--- START ---

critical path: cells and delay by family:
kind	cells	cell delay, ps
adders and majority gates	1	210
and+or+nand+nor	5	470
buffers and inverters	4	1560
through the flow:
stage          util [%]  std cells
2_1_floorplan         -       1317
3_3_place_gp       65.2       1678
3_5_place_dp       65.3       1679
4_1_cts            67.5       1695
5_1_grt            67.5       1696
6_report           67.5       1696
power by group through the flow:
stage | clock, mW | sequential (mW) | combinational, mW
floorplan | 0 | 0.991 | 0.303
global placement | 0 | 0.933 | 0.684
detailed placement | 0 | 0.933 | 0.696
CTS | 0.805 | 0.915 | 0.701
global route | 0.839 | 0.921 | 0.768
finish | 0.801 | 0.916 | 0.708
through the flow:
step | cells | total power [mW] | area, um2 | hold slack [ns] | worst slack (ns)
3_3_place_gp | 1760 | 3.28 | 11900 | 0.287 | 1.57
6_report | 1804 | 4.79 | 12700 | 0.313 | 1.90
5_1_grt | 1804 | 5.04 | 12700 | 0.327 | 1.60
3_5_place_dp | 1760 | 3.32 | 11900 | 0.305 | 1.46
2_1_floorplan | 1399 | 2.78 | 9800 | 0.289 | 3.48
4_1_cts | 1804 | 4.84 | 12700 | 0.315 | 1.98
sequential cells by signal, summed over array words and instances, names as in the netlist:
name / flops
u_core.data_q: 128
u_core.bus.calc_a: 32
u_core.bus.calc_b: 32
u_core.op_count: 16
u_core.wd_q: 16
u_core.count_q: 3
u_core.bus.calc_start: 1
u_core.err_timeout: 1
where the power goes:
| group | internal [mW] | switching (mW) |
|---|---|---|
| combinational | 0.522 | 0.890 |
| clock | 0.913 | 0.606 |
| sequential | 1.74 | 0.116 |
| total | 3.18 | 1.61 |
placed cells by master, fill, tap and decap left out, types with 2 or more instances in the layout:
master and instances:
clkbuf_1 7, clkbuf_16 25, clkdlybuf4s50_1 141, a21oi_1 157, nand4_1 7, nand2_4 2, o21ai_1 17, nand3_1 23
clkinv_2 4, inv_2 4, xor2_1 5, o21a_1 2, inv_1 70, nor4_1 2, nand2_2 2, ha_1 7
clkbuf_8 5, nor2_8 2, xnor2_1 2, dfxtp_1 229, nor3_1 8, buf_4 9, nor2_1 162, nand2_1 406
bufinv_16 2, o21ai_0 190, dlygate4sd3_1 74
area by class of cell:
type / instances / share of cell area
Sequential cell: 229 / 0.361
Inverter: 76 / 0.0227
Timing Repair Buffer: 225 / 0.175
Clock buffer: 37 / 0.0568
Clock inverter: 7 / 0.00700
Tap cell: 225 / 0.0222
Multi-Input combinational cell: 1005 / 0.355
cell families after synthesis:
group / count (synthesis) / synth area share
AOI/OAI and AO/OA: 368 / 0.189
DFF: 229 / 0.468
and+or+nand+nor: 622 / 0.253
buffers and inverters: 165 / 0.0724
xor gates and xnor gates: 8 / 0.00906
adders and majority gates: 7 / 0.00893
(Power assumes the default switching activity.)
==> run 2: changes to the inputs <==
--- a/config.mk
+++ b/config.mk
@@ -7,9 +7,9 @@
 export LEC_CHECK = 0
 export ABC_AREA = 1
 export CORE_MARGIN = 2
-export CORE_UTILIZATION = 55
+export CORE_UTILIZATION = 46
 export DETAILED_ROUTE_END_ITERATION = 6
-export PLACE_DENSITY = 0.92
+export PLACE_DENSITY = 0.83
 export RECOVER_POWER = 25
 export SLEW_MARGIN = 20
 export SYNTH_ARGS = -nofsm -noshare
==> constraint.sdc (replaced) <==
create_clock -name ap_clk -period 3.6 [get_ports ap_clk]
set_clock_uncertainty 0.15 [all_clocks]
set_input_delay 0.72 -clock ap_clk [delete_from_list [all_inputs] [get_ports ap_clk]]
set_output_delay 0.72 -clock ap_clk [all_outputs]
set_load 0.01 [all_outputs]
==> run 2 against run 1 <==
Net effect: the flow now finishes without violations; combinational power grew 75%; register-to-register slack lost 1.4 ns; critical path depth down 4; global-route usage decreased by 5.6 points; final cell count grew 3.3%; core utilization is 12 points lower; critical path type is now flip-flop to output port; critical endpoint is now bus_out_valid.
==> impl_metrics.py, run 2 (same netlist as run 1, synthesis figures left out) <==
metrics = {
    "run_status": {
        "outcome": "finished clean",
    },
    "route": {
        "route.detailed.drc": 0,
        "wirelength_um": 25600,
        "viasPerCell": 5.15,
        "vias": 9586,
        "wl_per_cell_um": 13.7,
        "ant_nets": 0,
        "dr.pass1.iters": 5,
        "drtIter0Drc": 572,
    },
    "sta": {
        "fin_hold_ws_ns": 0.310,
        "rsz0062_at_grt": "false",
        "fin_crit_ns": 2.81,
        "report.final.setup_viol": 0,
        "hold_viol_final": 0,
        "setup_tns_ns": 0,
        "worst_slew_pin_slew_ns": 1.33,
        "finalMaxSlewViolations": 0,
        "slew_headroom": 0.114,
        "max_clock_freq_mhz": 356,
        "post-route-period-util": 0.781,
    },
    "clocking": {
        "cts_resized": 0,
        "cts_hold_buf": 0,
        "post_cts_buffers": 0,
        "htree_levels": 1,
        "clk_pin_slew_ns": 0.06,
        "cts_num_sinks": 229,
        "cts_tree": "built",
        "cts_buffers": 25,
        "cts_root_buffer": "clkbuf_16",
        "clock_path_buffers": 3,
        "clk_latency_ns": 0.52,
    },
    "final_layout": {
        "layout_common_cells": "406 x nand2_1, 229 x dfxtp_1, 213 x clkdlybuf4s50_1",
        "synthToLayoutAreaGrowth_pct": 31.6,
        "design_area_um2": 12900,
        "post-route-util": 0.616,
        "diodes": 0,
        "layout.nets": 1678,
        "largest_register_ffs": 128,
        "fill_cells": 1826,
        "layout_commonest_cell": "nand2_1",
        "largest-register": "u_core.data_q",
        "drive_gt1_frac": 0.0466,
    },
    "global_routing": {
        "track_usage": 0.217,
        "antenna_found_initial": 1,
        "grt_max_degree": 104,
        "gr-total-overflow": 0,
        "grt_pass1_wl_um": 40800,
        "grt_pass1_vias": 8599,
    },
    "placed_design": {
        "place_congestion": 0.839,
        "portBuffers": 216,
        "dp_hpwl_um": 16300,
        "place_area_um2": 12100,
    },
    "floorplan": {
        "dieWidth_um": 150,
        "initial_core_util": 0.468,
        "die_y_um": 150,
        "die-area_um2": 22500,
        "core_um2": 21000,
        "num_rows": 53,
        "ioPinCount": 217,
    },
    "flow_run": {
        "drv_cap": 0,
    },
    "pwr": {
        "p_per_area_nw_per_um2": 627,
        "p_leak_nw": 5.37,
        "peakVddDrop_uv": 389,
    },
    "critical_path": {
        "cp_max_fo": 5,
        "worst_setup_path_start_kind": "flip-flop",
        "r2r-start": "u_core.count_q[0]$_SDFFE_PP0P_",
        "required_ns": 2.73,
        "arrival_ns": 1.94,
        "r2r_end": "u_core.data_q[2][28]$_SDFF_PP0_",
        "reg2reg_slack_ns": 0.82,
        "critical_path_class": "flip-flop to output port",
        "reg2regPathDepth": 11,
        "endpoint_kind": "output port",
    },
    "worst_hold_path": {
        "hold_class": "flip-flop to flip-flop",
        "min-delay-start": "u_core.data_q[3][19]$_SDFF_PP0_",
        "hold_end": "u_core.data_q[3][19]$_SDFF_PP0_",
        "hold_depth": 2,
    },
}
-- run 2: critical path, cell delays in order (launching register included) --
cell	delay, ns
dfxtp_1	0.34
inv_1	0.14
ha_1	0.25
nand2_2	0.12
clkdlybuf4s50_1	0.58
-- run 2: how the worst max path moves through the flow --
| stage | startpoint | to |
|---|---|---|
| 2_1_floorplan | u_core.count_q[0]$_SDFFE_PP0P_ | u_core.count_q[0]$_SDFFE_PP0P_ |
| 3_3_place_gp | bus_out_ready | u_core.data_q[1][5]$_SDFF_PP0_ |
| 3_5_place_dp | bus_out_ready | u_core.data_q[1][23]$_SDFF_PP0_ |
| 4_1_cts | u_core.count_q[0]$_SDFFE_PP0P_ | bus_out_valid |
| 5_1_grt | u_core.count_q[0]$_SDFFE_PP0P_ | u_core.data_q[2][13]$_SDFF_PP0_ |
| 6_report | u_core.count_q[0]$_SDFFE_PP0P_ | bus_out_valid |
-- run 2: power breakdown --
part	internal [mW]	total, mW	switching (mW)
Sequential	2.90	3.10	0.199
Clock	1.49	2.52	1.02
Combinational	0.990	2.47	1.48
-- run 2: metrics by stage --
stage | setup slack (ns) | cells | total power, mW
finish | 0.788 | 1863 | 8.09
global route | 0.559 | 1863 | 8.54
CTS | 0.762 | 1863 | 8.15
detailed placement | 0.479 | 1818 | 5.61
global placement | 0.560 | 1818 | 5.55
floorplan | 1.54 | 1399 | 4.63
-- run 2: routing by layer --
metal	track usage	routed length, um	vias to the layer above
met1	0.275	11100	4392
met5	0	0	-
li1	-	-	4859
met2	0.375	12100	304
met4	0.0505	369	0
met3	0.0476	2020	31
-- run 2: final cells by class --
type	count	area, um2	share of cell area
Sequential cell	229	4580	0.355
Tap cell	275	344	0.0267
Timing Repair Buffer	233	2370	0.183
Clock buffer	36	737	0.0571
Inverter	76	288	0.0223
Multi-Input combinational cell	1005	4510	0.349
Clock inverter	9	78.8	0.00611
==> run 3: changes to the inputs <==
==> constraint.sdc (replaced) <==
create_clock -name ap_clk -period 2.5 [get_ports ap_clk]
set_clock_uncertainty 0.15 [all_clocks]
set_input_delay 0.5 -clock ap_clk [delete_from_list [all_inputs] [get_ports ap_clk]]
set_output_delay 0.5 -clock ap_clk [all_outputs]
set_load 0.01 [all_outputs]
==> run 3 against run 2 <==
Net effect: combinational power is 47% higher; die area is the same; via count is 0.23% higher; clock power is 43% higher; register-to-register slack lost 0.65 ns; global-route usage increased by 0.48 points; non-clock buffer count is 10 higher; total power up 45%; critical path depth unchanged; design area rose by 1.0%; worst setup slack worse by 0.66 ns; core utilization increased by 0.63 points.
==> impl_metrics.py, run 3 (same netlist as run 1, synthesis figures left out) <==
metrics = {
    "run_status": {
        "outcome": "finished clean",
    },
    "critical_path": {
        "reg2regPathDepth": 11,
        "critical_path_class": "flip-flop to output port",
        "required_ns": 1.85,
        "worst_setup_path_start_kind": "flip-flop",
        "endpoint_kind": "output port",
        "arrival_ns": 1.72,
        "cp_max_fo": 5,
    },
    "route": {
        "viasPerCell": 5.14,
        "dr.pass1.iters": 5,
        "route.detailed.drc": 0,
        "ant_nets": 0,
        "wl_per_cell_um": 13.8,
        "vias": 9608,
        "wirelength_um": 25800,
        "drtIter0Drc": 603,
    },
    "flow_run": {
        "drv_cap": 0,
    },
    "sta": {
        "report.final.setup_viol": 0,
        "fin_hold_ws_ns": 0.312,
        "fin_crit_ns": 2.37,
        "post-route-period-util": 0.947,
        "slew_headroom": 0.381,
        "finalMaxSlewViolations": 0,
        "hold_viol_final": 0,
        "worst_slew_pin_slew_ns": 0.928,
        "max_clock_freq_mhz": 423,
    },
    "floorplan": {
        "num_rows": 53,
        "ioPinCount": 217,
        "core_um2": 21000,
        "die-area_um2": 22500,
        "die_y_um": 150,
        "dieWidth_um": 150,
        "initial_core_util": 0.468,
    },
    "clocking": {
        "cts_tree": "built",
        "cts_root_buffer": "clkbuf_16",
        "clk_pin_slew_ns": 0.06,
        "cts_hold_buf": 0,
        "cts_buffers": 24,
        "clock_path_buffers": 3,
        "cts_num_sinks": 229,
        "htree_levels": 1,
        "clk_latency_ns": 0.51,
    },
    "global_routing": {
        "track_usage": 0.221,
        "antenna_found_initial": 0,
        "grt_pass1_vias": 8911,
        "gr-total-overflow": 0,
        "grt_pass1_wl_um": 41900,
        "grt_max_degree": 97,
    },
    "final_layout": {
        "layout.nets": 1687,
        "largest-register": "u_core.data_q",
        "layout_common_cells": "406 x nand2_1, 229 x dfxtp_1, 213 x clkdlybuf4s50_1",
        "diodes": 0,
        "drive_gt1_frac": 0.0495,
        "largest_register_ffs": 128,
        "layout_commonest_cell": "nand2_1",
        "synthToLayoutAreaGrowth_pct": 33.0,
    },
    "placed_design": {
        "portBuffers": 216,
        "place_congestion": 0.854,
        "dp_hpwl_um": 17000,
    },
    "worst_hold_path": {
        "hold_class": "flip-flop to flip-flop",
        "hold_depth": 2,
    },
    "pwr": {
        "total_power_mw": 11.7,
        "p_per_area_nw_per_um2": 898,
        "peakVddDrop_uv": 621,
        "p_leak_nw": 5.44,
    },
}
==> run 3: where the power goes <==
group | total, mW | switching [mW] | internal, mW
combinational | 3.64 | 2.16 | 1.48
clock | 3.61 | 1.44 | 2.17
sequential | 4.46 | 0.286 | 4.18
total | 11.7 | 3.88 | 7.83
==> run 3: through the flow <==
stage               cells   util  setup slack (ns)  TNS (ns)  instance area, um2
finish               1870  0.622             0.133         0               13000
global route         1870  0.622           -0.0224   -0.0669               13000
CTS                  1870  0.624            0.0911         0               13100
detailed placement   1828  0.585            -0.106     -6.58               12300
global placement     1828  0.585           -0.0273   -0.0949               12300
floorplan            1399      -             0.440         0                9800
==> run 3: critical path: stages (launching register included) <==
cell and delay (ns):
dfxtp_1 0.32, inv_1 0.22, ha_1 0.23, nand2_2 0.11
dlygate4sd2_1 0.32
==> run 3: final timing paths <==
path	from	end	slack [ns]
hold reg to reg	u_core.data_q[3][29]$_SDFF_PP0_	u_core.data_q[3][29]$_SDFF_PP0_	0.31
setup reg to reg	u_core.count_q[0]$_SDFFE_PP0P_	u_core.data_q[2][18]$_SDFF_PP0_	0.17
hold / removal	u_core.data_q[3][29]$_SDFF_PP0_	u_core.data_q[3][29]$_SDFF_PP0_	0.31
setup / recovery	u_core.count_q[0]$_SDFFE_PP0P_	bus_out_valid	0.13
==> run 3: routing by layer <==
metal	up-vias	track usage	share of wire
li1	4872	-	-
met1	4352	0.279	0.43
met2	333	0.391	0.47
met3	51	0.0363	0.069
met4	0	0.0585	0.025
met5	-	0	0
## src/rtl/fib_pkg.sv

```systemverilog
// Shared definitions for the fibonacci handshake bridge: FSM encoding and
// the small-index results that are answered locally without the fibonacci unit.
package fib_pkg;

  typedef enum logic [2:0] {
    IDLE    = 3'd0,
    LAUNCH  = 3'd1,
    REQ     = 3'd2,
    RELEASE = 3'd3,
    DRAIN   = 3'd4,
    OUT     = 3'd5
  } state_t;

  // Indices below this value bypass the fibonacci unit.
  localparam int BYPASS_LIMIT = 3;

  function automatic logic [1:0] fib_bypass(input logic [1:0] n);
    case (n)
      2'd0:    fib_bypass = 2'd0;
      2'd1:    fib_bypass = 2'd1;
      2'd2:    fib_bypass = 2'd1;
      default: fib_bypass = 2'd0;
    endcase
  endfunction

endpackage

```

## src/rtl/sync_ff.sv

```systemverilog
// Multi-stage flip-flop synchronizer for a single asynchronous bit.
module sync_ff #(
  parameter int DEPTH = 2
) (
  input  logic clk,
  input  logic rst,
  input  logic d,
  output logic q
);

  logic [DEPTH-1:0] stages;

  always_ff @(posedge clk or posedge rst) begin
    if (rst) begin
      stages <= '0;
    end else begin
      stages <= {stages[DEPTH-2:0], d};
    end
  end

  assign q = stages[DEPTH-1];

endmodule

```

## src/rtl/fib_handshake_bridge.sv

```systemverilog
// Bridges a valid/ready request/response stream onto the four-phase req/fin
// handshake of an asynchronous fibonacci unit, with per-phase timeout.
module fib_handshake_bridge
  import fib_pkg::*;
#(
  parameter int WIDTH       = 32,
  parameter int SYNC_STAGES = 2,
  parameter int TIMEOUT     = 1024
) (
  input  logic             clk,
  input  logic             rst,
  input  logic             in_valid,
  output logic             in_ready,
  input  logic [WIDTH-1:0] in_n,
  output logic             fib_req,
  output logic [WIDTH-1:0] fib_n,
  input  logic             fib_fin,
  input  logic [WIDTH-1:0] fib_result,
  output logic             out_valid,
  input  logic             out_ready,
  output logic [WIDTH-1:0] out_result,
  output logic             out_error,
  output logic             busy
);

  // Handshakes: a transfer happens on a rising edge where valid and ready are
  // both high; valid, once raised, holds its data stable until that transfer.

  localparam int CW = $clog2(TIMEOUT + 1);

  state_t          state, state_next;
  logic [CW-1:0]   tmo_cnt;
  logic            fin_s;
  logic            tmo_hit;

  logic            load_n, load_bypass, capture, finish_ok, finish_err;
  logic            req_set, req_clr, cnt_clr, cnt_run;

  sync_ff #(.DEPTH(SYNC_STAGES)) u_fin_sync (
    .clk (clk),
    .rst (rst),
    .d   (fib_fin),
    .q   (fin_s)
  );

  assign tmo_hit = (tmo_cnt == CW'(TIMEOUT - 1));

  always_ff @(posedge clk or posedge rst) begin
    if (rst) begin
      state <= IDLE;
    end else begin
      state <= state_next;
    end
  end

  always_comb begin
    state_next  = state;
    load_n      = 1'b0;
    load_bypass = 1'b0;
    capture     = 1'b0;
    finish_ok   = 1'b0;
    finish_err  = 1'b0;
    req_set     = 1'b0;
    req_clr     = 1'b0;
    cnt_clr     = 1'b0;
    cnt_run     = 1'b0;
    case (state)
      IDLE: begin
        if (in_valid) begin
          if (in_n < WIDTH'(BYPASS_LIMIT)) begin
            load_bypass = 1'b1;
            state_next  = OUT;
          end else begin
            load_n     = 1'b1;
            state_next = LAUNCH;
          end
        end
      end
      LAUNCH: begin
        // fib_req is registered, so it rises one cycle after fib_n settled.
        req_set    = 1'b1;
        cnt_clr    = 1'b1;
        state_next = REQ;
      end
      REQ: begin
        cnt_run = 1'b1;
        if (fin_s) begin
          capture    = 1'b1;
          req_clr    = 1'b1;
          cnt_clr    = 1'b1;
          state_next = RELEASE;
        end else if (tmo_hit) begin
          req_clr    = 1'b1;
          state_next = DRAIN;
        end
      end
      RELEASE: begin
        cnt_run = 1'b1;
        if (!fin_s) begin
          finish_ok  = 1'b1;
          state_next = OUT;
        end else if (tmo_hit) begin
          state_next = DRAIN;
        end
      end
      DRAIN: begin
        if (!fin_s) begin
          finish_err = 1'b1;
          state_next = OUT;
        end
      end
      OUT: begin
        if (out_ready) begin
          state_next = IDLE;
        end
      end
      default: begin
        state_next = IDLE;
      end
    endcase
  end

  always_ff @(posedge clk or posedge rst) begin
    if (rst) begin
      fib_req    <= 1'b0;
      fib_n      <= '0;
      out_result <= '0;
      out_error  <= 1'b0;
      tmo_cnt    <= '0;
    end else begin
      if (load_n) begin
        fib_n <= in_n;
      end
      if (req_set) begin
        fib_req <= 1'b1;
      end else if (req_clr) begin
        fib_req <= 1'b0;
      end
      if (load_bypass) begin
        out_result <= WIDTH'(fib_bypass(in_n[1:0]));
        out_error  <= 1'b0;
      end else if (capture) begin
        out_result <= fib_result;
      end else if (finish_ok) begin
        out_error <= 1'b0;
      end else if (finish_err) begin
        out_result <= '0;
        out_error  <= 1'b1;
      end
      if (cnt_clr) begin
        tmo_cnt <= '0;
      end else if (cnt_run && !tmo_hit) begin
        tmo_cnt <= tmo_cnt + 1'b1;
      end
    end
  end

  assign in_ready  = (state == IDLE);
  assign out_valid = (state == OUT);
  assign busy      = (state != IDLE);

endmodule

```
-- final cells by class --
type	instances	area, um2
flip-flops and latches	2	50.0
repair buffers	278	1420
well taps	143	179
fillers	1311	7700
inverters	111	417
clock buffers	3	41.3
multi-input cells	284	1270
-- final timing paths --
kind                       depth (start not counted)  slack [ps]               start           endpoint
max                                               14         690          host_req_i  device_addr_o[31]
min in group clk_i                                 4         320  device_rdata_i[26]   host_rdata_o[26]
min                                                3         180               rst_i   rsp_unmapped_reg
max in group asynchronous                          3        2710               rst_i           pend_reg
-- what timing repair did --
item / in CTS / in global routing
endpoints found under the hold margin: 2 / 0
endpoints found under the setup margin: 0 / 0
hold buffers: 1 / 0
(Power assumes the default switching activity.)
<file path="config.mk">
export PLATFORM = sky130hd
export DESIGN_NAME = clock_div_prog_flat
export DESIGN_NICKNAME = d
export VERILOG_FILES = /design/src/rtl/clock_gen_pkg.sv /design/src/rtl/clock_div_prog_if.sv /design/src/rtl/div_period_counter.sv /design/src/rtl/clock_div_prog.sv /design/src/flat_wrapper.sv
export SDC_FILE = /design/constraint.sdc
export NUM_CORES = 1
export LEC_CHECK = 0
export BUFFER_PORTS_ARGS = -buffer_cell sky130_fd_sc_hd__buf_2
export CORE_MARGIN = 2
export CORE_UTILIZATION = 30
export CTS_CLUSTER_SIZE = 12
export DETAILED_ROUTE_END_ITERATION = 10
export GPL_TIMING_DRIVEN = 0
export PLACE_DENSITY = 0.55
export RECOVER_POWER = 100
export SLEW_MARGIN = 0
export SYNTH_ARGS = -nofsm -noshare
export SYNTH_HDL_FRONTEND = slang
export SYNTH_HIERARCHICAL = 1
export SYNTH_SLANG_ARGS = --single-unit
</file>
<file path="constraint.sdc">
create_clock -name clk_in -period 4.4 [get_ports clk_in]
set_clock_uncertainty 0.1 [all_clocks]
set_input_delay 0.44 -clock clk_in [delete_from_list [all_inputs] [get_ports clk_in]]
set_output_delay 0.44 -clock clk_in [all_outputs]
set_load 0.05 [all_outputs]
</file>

--- END ---

Show the lines of the listing above with "effect".

Net effect: the flow now finishes without violations; combinational power grew 75%; register-to-register slack lost 1.4 ns; critical path depth down 4; global-route usage decreased by 5.6 points; final cell count grew 3.3%; core utilization is 12 points lower; critical path type is now flip-flop to output port; critical endpoint is now bus_out_valid.
Net effect: combinational power is 47% higher; die area is the same; via count is 0.23% higher; clock power is 43% higher; register-to-register slack lost 0.65 ns; global-route usage increased by 0.48 points; non-clock buffer count is 10 higher; total power up 45%; critical path depth unchanged; design area rose by 1.0%; worst setup slack worse by 0.66 ns; core utilization increased by 0.63 points.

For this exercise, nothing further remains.